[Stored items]

◆ ◆ ◆ ◆ ◆

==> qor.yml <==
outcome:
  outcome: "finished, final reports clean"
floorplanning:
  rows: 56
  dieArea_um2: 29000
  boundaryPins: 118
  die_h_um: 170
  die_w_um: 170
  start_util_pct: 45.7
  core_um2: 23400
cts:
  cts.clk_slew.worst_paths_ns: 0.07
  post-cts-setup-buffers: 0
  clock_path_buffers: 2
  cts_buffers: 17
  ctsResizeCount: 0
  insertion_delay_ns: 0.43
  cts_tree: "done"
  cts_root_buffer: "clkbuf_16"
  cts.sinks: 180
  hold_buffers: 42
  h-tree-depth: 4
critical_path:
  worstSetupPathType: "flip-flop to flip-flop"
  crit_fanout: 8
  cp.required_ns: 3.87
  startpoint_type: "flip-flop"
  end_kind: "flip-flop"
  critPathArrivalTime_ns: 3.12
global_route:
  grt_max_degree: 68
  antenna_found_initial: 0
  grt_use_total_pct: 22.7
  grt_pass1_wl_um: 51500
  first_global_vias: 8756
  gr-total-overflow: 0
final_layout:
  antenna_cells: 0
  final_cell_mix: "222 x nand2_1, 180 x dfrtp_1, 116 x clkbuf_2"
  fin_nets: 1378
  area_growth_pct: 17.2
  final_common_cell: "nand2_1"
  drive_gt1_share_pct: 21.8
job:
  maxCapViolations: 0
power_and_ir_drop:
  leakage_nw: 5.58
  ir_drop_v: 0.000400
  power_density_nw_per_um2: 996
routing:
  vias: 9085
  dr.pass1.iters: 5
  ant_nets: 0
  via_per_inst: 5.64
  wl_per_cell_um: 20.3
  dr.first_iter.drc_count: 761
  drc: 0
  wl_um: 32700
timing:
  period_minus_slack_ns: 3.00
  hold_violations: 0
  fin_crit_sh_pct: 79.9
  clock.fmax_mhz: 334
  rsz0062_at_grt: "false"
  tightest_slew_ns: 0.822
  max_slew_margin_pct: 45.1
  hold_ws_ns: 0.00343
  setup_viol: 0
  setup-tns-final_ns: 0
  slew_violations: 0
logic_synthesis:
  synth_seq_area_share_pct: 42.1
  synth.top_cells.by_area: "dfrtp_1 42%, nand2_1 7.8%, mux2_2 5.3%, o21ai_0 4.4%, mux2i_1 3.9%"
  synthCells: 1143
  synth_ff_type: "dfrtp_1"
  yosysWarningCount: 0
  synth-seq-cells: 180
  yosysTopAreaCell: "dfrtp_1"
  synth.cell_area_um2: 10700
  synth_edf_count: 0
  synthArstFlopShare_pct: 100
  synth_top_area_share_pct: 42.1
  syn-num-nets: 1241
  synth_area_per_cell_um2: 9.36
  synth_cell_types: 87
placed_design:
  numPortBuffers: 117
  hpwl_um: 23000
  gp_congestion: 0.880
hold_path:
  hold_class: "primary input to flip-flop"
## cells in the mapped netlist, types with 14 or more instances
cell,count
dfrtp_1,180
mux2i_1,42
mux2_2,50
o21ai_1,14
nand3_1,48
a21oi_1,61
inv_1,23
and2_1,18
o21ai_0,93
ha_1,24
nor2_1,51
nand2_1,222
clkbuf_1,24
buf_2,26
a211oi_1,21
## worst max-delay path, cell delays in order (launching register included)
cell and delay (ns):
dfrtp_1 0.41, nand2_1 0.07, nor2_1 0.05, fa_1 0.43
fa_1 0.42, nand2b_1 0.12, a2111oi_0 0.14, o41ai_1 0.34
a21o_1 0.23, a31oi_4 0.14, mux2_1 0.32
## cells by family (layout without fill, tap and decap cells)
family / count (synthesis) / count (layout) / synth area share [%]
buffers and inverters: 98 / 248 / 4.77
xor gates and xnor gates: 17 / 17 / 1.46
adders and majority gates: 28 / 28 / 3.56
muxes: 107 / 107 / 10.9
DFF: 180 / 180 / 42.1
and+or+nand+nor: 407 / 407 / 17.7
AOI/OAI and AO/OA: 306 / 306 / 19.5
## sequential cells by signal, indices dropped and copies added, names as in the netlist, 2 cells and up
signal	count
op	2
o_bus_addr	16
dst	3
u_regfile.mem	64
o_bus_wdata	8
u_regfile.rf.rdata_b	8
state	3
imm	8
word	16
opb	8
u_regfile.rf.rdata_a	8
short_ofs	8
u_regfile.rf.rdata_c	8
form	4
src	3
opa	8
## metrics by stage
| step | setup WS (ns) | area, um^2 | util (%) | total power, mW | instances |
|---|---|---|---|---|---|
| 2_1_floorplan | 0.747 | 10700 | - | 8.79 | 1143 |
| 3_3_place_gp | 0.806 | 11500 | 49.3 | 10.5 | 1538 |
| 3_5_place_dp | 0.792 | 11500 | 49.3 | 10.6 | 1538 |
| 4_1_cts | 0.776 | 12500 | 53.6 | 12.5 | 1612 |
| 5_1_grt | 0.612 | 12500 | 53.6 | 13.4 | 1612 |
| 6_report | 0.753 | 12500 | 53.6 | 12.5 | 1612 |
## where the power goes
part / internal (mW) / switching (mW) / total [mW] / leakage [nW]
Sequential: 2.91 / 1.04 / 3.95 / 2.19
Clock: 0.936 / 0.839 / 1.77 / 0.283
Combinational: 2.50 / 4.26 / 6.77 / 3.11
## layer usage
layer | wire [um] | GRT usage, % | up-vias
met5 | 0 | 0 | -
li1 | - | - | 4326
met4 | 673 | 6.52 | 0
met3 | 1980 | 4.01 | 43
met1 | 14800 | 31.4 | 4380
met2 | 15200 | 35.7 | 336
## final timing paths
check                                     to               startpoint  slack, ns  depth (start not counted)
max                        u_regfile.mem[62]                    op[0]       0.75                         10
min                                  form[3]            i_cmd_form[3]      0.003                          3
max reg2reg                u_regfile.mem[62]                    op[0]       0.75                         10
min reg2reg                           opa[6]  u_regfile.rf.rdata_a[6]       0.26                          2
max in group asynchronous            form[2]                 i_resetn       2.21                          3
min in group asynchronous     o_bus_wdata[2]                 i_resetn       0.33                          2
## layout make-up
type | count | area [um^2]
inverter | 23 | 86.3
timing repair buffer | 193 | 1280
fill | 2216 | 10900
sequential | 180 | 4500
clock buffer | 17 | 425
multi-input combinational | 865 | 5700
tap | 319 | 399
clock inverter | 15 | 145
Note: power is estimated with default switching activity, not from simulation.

◆ ◆ ◆ ◆ ◆

[Work task] Could you reproduce, exactly, every line above from the line with "synth_cell_types: 87" to the line with "a21o_1 0.23, a31oi_4 0.14, mux2_1 0.32", and no other line? Both ends count.

[Result below]
  synth_cell_types: 87
placed_design:
  numPortBuffers: 117
  hpwl_um: 23000
  gp_congestion: 0.880
hold_path:
  hold_class: "primary input to flip-flop"
## cells in the mapped netlist, types with 14 or more instances
cell,count
dfrtp_1,180
mux2i_1,42
mux2_2,50
o21ai_1,14
nand3_1,48
a21oi_1,61
inv_1,23
and2_1,18
o21ai_0,93
ha_1,24
nor2_1,51
nand2_1,222
clkbuf_1,24
buf_2,26
a211oi_1,21
## worst max-delay path, cell delays in order (launching register included)
cell and delay (ns):
dfrtp_1 0.41, nand2_1 0.07, nor2_1 0.05, fa_1 0.43
fa_1 0.42, nand2b_1 0.12, a2111oi_0 0.14, o41ai_1 0.34
a21o_1 0.23, a31oi_4 0.14, mux2_1 0.32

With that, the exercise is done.